Supervised prank gets mixed reactions

3/30/2013

GCHS principal monitors seniors as they make mess of commons area.

GCHS principal monitors seniors as they make mess of commons area.

By RACHAEL GRAY

rgray@gctelegram.com

Garden City High School Principal James Mireles says he was trying to be proactive when he let scores of seniors into the high school Sunday night to perform a supervised senior prank. But some students and faculty at the school failed to find the humor when they saw the aftermath Monday morning.

Mireles let about 50 to 100 seniors in the school. The students used streamers, yarn, toilet paper and newspapers to cover the commons area and used sidewalk chalk outside to leave their mark.

"I supervised the activity to make sure nothing was vandalized. And they had to agree to clean up the mess the next morning," Mireles said. "There was no damage, no vandalism. We're just ready to move on."
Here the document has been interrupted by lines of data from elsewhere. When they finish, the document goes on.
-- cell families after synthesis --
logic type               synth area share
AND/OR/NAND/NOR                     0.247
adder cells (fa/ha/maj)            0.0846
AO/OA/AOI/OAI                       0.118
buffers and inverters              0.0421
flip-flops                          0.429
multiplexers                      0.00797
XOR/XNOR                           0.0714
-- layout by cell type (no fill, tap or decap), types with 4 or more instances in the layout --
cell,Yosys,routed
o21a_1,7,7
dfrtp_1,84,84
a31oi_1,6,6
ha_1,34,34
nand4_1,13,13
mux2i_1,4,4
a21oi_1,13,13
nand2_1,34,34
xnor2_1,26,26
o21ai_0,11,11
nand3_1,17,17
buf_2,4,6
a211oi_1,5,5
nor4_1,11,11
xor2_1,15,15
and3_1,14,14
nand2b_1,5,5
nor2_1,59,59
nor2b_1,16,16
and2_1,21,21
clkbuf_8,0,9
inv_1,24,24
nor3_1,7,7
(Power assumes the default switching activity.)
==> config.mk <==
export PLATFORM = sky130hd
export DESIGN_NAME = bit_access_address_gen
export DESIGN_NICKNAME = d
export VERILOG_FILES = /design/src/shared/bitaddr_pkg.sv /design/src/design/rev_carry_adder.sv /design/src/design/bit_op_unit.sv /design/src/design/bit_access_address_gen.sv
export VERILOG_INCLUDE_DIRS = /design/src /design/src/shared
export SDC_FILE = /design/constraint.sdc
export NUM_CORES = 1
export LEC_CHECK = 0
export BUFFER_PORTS_ARGS = -buffer_cell sky130_fd_sc_hd__buf_2
export CELL_PAD_IN_SITES_DETAIL_PLACEMENT = 1
export CELL_PAD_IN_SITES_GLOBAL_PLACEMENT = 2
export CORE_ASPECT_RATIO = 1.25
export CORE_MARGIN = 4
export CORE_UTILIZATION = 39
export DETAILED_ROUTE_END_ITERATION = 8
export GPL_ROUTABILITY_DRIVEN = 0
export MAX_ROUTING_LAYER = met4
export PLACE_DENSITY = 0.79
export SLEW_MARGIN = 5
export SYNTH_ARGS = -nofsm -noshare
export SYNTH_HDL_FRONTEND = slang
export SYNTH_SLANG_ARGS = --single-unit
==> constraint.sdc <==
create_clock -name hclk -period 5.12 [get_ports hclk]
set_input_delay 0.768 -clock hclk [delete_from_list [all_inputs] [get_ports hclk]]
set_output_delay 0.768 -clock hclk [all_outputs]
set_load 0.01 [all_outputs]
==> src/shared/bitaddr_defines.svh <==
// Offsets, field positions, reset values and widths of the bit-address block
`ifndef BITADDR_DEFINES_SVH
`define BITADDR_DEFINES_SVH

// Datapath widths
`define PTR_W         23
`define LOW_W         16
`define OFS_W         16
`define ACC_W         40
`define BITPOS_W      6

// Register byte offsets on the bus
`define OFS_CTRL      12'h000
`define OFS_POINTER   12'h004
`define OFS_FIRST     12'h008
`define OFS_SECOND    12'h00c
`define OFS_PTRZERO   12'h010
`define OFS_BSTART    12'h014
`define OFS_ACC_LO    12'h018
`define OFS_ACC_HI    12'h01c
`define OFS_CMD       12'h020
`define OFS_STATUS    12'h024
`define OFS_ADDR      12'h028

// Control register fields
`define CTRL_COMPAT   0
`define CTRL_CIRC     1

// Command register fields
`define CMD_MODE_LSB  0
`define CMD_MODE_MSB  2
`define CMD_OP_LSB    4
`define CMD_OP_MSB    5

// Status register fields
`define ST_FLAG_ONE   0
`define ST_FLAG_TWO   1

// Reset values
`define RST_WORD      32'h0000_0000

`endif

==> src/shared/bitaddr_pkg.sv <==
// Types shared by the bit-address block
package bitaddr_pkg;

    // Operand forms
    typedef enum logic [2:0] {
        MODE_REV_DEC  = 3'h0,
        MODE_INC_SEC  = 3'h1,
        MODE_DEC_SEC  = 3'h2,
        MODE_IDX_SEC  = 3'h3
    } mode_e;

    // Bit operations on the accumulator
    typedef enum logic [1:0] {
        OP_SET   = 2'h0,
        OP_CLEAR = 2'h1,
        OP_PAIR  = 2'h2,
        OP_NONE  = 2'h3
    } op_e;

    // Execute sequencer states, Gray coded
    typedef enum logic [1:0] {
        ST_IDLE   = 2'b00,
        ST_ADDR   = 2'b01,
        ST_UPDATE = 2'b11
    } state_e;

endpackage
Mireles said several members of the senior class approached him before spring break to ask him to let them pull a prank at the school. "They showed me an idea of what the area would look like, and I thought about it for a couple of days. I agreed to it, then did visit with them about the parameters on what would be done," he said.

Mireles said he agreed to allow the prank in part to help head off any unsupervised, and more damaging, incidents down the road.

In the past, he said seniors have participated in pranks that were annoyances or left damage.

"Some of the pranks have been funny. And others aren't. In years past, they've done things to the football field or building. In my eyes, I let them do the prank and get it out of their system — without any damage — so it wouldn't get out of hand. Now that it's out of their system, we can just move on," he said.

But not everyone saw the logic in allowing the seniors to make a mess of the school's commons area.

Two freshmen, Justin Moore and Kain Mitts, thought the prank was disrespectful.

Moore said he wouldn't be participating in any prank of that kind when he's a senior.

"It wasn't appropriate. It was irresponsible actions at the school that may have damaged the school that everyone paid tax dollars for. Why would you want to damage a school that we just got? Why would seniors damage a school they just got? They're the highest grade and the oldest students," Moore said.

He said when he got to school Monday he saw toilet paper in the trees. When he started walking closer, he saw the front doors and window were covered in chalk that said "Class of 2013."

When he walked into the cafeteria, he saw glitter, Silly String and a condom on the buffalo. Mitts said there hasn't been too much negative talk or rumors about the incident since Monday.

"There really hasn't been, but right after it happened, people were wondering how they got in. Some said they had broken in, but others said a principal let them in," he said.

Roy Cessna, public information officer for USD 457, said officials had heard no complaints about the prank.

Mireles said he informed USD 457 Superintendent Rick Atha of the seniors' plan prior to the prank. Mireles said some members of the public and teachers thought the prank was disrespectful to the building.

"Some of our teachers were surprised. But I don't think any were complaining," he said.

Gary Harley was one of the seniors involved in the prank. He said the idea started when members of the senior class started discussing what to do on their Facebook page, created to keep seniors in communication. On it, seniors post announcements and coordinate attending games to support their classmates.

Harley said the initial plan included strings, posters and window chalk.

"Those were our original items. But of course, some seniors brought their own and it got a little messy," he said.

He said some put Vaseline on door handles, and others Saran-wrapped the stairs and put glitter all around.

"There's still some glitter tracking through the high school," he said.

Harley said he heard some community members were not happy with the prank.

"It was really a harmless prank. And we, as seniors, wanted to set a precedent, some sort of tradition. The senior class before us pulled lame pranks," he said.

Harley added he wants to clear up any rumors that anything was defaced or broken.

"There was nothing broken. We didn't deface any property. And Mireles let us in. We had full permission to do it," he said.

Mireles said a few students did get out of hand, but nothing major.

"They put Vaseline on the doorknobs. I didn't like that. Other than that, it went well. There was no damage," he said.

Harley said the seniors were excited to walk into the school the next day.

"We had lots of fun. A lot of teachers were staring and not very happy. Some thought it was funny. Some of the principals didn't really like it," he said.

Harley said he only has one regret.

"We agreed to clean it up. Only about 10 of us showed up. I was one of them," he said and laughed.

Mireles said that in retrospect, he was impressed with the way the seniors handled the situation.

"... I feel pretty good that seniors can come to me to ask before they would do something else — something where I would have to punish them or get the law involved," he said.